Обнял я его, сердечного, а он стонет. Чтобы не вопить, губы себе прикусил, сквозь нос гудит-стонет… А я сам обескровел, слаб. Тащу все его, потише стараюсь, кто его знает, что кругом, не помнится ничего. Так мы с им до свету ползли, ух, устал как! Кровь сперва сильно шла, потом перестала… Дышать больно… Как воду какую найду – пью-лакаю… И он обесчувствел. Легли, уж солнце высоко стояло. Лежим, четыре куста, река видна какая-то, поляна кругом, а за речкой лес молоденький, мирно… Та-та-та, слышим – кони идут, останавливаются, да по нас как пальнут… Ту же ногу второй раз попортили да и сгинули…
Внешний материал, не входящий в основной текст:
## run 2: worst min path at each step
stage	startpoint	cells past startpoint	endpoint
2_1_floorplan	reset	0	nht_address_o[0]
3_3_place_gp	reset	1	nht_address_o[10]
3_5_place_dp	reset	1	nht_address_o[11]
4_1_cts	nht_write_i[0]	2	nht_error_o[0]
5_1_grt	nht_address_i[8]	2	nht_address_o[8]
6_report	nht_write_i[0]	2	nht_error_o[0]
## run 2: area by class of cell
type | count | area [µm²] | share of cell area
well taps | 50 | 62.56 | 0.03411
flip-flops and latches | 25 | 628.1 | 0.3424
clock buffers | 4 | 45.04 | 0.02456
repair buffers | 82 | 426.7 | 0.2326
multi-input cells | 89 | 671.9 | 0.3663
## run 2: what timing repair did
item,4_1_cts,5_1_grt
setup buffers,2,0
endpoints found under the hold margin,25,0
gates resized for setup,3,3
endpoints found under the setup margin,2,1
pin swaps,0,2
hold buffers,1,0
## config.mk

```make
export PLATFORM = sky130hd
export DESIGN_NAME = csa16_seq_arb
export DESIGN_NICKNAME = d
export VERILOG_FILES = /design/src/rtl/csa16_seq_arb.sv
export SDC_FILE = /design/constraint.sdc
export NUM_CORES = 1
export LEC_CHECK = 0
export ABC_CLOCK_PERIOD_IN_PS = 4180
export CAP_MARGIN = 20
export CORE_ASPECT_RATIO = 1.25
export CORE_MARGIN = 1
export CORE_UTILIZATION = 30
export DETAILED_ROUTE_END_ITERATION = 16
export PLACE_DENSITY_LB_ADDON = 0.12
export RECOVER_POWER = 25
export SLEW_MARGIN = 10
export SYNTH_ARGS = -nofsm -noshare
export SYNTH_HDL_FRONTEND = slang
export SYNTH_SLANG_ARGS = --single-unit
```

## constraint.sdc

```tcl
create_clock -name clk -period 4.18 [get_ports clk]
set_clock_uncertainty 0.2 [all_clocks]
set_input_delay 0.836 -clock clk [delete_from_list [all_inputs] [get_ports clk]]
set_output_delay 0.836 -clock clk [all_outputs]
set_load 0.005 [all_outputs]
```

## src/rtl/csa16_seq_arb.sv

```systemverilog
// csa16_seq_arb: two-requester round-robin sequencer that performs WORDS x 16-bit additions
// on one shared carry-select adder, least-significant slice first.

module csa16bits (
    input  logic [15:0] a,
    input  logic [15:0] b,
    input  logic        cin,
    output logic [15:0] s,
    output logic        cout
);
    logic [8:0] lo;
    logic [8:0] hi0;
    logic [8:0] hi1;
    assign lo   = {1'b0, a[7:0]} + {1'b0, b[7:0]} + {8'd0, cin};
    assign hi0  = {1'b0, a[15:8]} + {1'b0, b[15:8]};
    assign hi1  = hi0 + 9'd1;
    assign s    = {lo[8] ? hi1[7:0] : hi0[7:0], lo[7:0]};
    assign cout = lo[8] ? hi1[8] : hi0[8];
endmodule

module csa16_seq_arb #(
    parameter int n     = 16,
    parameter int WORDS = 4,
    parameter int W     = n * WORDS
) (
    input  logic         clk,
    input  logic         rst,
    input  logic         req0_valid,
    output logic         req0_ready,
    input  logic [W-1:0] req0_a,
    input  logic [W-1:0] req0_b,
    input  logic         req0_cin,
    input  logic         req1_valid,
    output logic         req1_ready,
    input  logic [W-1:0] req1_a,
    input  logic [W-1:0] req1_b,
    input  logic         req1_cin,
    output logic         rsp_valid,
    input  logic         rsp_ready,
    output logic         rsp_id,
    output logic [W-1:0] rsp_s,
    output logic         rsp_cout,
    output logic         busy
);
    localparam int IW = $clog2(WORDS);
    typedef enum logic [1:0] {IDLE, RUN, DONE} state_t;
    state_t state, nxt;
    logic [W-1:0] a_r, b_r, s_r;
    logic [IW-1:0] idx;
    logic carry, id_r, cout_r, ptr;
    logic g0, g1, grant, last, co;
    logic [n-1:0] sum;

    csa16bits adder (
        .a(a_r[n*idx +: n]),
        .b(b_r[n*idx +: n]),
        .cin(carry),
        .s(sum),
        .cout(co)
    );

    // ptr names the requester that wins when both are valid
    assign g0    = req0_valid & (~req1_valid | ~ptr);
    assign g1    = req1_valid & (~req0_valid | ptr);
    assign grant = req0_ready | req1_ready;
    assign last  = idx == IW'(WORDS - 1);

    always_ff @(posedge clk) state <= rst ? IDLE : nxt;

    always_comb begin
        nxt = state;
        nxt = state == IDLE ? ((req0_valid | req1_valid) ? RUN : IDLE) :
              state == RUN  ? (last ? DONE : RUN) :
              state == DONE ? (rsp_ready ? IDLE : DONE) : IDLE;
    end

    always_comb begin
        req0_ready = ~rst & (state == IDLE) & g0;
        req1_ready = ~rst & (state == IDLE) & g1;
        rsp_valid  = state == DONE;
        busy       = state != IDLE;
        rsp_id     = id_r;
        rsp_s      = s_r;
        rsp_cout   = cout_r;
    end

    // carry register takes cin at grant so slice 0 needs no special case
    always_ff @(posedge clk) begin
        if (rst) begin
            a_r    <= '0;
            b_r    <= '0;
            s_r    <= '0;
            idx    <= '0;
            carry  <= 1'b0;
            id_r   <= 1'b0;
            cout_r <= 1'b0;
            ptr    <= 1'b0;
        end else if (grant) begin
            a_r   <= g1 ? req1_a : req0_a;
            b_r   <= g1 ? req1_b : req0_b;
            carry <= g1 ? req1_cin : req0_cin;
            id_r  <= g1;
            idx   <= '0;
            ptr   <= ~g1;
        end else if (state == RUN) begin
            s_r[n*idx +: n] <= sum;
            carry           <= co;
            idx             <= idx + IW'(1);
            if (last) cout_r <= co;
        end
    end
endmodule

```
Разбило все лицо, глаз вытек, память пропала. Перевязали, уж тогда в себя пришел. Да сразу за повязку – хвать! Как закричу: «Где глаза мои, где глаза мои!»… Не пойму, кто винен, а до того ненавижу и до того темно да больно – смерти прошу…
У нас четверо рассудку лишились на войне. Думаю, со страху больше. Один на себя виденье все ждет. Видит виденье, баб каких-то. Много плачут и всё его ищут… Мертвый он будто. Он кричит, что здесь, мол, я, а они не признают и с молитвой по полю бродят. И плачут, а он тоскою сохнет…
Милые вы мои, света я невзвидел. Нету тех слов, не вместить слову всей болезни. Оторвало от меня кус большой. Чую: до самого краю боль подошла, дальше-то и принять той боли нечем, не по силе человеку. Только тем мы и спасаемся, что паморок…
VI
Как о «врагах» говорили
По совести сказать, не вижу я врага ни в каком человеке. Ну что мне немец, коли он меня ничем не обидел? А знаю я, что не солдатское это дело так рассуждать. Войну воюем, так уж тут нечего сыропиться. Только с чего эта война, не пойму. И придумалось такое: вот послало его ихнее начальство, вроде как нас. Ото всего оторвали, где жена, где изба, где и матушка родна; что мы, что они – оба без вины. А ему и еще тяжче: говорят, хорошо у них в домах. Как кинешь?
Я к оконцу: стук-стук… Баба отперла, робкая бабенка, дрожит, молчит. Я хлеба прошу. На стенке шкап, оттуда хлеба да сыру достала и вино стала на машинке греть. Ем, аж за ушами трещит. Думаю, нет такой силы, чтобы меня с того места выманить… Опять в оконце: стук-стук. Баба, ровно и мне, отперла. Гляжу, австриец в избу ввалился… Смотрим друг на дружку, кусок у меня поперек, хоть рвать впору… Что делать, не знаем… Сел, хлеб взял и сыру. Жрет, так убирает, не хуже меня. Вино бабенка подала горячее да две чашки. И стали мы пить ровно шабры какие. Попили, поели, легли на лавке голова к голове. Утром разошлись. Некому приказывать было.